Stored items
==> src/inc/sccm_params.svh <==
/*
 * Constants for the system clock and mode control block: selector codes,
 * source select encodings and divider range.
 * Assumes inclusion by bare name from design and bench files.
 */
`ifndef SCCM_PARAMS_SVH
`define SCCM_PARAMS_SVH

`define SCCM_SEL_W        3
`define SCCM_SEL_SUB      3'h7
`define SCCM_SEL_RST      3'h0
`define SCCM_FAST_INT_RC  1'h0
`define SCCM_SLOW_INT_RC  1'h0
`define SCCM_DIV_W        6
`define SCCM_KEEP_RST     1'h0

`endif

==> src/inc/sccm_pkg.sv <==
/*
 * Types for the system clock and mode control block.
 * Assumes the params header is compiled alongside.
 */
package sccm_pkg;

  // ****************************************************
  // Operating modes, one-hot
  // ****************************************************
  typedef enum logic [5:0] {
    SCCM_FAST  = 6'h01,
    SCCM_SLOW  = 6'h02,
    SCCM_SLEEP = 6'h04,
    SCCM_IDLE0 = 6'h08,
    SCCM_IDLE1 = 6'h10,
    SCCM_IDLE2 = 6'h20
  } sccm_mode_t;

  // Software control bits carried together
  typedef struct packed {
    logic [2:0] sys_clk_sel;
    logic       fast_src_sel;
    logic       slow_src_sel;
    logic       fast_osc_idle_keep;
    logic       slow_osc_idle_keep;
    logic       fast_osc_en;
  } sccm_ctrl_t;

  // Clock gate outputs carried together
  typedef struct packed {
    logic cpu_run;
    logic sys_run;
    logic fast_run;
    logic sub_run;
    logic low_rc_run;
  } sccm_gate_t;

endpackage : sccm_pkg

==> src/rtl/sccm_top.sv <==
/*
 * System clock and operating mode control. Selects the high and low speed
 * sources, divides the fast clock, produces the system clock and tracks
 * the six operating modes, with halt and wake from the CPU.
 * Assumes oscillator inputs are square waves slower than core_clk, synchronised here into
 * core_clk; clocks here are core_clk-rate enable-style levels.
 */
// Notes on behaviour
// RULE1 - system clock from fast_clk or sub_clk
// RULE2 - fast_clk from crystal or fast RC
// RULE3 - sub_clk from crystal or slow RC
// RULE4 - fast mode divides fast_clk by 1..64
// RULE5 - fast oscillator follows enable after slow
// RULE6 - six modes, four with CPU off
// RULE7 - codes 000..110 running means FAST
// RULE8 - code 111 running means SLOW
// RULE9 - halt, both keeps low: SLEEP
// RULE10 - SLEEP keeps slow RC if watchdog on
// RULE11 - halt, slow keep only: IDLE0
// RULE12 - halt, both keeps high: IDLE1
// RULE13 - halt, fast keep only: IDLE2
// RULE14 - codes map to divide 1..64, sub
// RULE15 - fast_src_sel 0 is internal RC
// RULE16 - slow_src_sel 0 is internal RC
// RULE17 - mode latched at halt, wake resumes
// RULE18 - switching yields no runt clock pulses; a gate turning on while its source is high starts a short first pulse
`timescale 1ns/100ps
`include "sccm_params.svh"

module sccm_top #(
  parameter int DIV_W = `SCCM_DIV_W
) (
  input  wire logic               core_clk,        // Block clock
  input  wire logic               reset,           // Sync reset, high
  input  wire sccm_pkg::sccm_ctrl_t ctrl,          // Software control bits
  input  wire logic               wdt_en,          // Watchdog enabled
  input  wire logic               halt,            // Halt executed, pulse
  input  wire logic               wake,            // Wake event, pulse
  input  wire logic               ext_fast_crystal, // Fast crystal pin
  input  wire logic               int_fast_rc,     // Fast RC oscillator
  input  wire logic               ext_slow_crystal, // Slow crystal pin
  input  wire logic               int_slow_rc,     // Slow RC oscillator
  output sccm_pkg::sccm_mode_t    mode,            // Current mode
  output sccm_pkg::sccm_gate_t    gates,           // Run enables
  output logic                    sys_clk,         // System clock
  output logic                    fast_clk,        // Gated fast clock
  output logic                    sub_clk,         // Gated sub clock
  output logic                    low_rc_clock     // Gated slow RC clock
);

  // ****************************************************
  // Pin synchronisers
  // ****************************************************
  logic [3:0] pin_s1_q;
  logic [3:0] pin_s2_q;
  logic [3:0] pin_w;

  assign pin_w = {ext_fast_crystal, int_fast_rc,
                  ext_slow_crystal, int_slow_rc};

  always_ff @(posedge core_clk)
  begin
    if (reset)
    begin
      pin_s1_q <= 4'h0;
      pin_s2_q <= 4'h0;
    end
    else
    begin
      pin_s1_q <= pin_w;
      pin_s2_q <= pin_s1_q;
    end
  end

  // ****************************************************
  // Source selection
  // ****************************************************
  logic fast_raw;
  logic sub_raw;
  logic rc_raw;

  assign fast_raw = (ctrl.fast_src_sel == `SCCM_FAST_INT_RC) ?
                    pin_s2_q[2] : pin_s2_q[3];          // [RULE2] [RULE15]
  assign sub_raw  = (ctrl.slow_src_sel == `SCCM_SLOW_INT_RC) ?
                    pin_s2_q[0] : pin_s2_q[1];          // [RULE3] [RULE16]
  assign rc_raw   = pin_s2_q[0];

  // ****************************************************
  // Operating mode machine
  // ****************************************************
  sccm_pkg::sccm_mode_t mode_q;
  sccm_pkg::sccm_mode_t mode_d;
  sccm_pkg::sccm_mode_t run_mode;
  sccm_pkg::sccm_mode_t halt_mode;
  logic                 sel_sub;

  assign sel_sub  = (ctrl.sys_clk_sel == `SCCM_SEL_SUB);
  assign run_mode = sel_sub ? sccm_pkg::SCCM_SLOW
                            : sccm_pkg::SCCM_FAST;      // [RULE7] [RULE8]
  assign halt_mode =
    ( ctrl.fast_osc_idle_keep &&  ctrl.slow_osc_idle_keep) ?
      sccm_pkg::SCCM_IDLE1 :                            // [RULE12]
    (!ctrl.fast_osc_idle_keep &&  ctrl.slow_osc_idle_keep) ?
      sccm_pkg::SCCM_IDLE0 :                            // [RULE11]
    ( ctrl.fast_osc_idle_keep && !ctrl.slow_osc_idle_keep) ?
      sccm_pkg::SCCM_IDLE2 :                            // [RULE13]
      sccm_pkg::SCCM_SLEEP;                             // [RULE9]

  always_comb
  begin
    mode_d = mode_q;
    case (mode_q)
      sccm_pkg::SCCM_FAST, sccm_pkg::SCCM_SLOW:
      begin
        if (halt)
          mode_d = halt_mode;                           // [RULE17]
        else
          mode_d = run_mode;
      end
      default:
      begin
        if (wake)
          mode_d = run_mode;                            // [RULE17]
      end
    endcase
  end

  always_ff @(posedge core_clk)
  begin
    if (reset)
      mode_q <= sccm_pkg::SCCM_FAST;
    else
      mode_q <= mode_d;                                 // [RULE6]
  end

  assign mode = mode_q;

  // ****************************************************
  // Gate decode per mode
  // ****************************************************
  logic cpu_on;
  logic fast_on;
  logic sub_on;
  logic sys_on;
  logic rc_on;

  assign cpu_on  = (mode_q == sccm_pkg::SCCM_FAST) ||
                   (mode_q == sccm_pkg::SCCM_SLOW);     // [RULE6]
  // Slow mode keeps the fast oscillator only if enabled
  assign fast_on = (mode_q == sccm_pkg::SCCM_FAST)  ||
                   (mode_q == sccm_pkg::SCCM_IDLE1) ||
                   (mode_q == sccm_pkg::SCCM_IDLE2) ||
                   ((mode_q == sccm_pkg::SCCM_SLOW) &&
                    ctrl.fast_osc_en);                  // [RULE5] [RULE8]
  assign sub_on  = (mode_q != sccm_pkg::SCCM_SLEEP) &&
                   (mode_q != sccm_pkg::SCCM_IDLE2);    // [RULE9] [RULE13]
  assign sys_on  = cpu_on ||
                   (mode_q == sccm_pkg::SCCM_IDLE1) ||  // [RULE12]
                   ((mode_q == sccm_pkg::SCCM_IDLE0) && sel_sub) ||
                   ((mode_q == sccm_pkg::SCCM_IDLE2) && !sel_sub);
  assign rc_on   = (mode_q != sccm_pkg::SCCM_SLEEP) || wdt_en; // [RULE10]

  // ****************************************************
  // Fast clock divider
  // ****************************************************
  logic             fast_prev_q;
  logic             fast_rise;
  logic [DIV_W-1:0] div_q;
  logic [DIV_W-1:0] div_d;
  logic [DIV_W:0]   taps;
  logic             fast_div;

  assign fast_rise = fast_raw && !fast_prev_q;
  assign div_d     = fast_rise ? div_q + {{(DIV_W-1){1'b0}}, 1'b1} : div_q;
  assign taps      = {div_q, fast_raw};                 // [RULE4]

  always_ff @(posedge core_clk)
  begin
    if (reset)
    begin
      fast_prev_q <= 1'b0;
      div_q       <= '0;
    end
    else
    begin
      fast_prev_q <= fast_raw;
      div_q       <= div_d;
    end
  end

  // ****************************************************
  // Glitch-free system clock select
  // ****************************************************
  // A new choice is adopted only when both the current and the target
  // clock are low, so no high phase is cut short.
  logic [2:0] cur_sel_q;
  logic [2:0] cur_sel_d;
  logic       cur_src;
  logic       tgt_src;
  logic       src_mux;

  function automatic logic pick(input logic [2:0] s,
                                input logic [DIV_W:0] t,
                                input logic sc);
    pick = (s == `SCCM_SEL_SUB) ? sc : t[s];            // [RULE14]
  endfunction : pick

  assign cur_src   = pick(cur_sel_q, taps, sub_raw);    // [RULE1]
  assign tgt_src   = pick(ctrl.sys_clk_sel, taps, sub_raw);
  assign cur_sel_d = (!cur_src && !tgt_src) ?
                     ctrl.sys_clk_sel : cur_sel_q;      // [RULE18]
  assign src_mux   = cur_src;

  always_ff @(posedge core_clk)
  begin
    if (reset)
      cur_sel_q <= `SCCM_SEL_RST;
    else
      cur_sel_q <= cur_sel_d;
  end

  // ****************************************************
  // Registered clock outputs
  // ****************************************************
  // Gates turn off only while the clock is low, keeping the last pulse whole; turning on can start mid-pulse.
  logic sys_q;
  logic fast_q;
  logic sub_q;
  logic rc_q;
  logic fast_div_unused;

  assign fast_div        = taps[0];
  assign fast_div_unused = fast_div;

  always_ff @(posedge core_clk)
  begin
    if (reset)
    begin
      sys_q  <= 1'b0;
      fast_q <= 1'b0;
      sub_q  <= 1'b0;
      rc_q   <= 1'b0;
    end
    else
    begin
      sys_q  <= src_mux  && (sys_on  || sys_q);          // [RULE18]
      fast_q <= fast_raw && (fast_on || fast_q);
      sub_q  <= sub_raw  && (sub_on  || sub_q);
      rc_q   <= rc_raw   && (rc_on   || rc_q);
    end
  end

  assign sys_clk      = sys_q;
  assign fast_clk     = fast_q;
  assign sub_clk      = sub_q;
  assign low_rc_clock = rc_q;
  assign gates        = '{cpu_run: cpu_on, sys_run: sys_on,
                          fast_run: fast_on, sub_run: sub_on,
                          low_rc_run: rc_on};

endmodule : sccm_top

*PROBLEM TO SOLVE*
Please tally every line of the entries that holds "carried" and answer with that figure alone.

*SOLUTION TO THIS PROBLEM*
2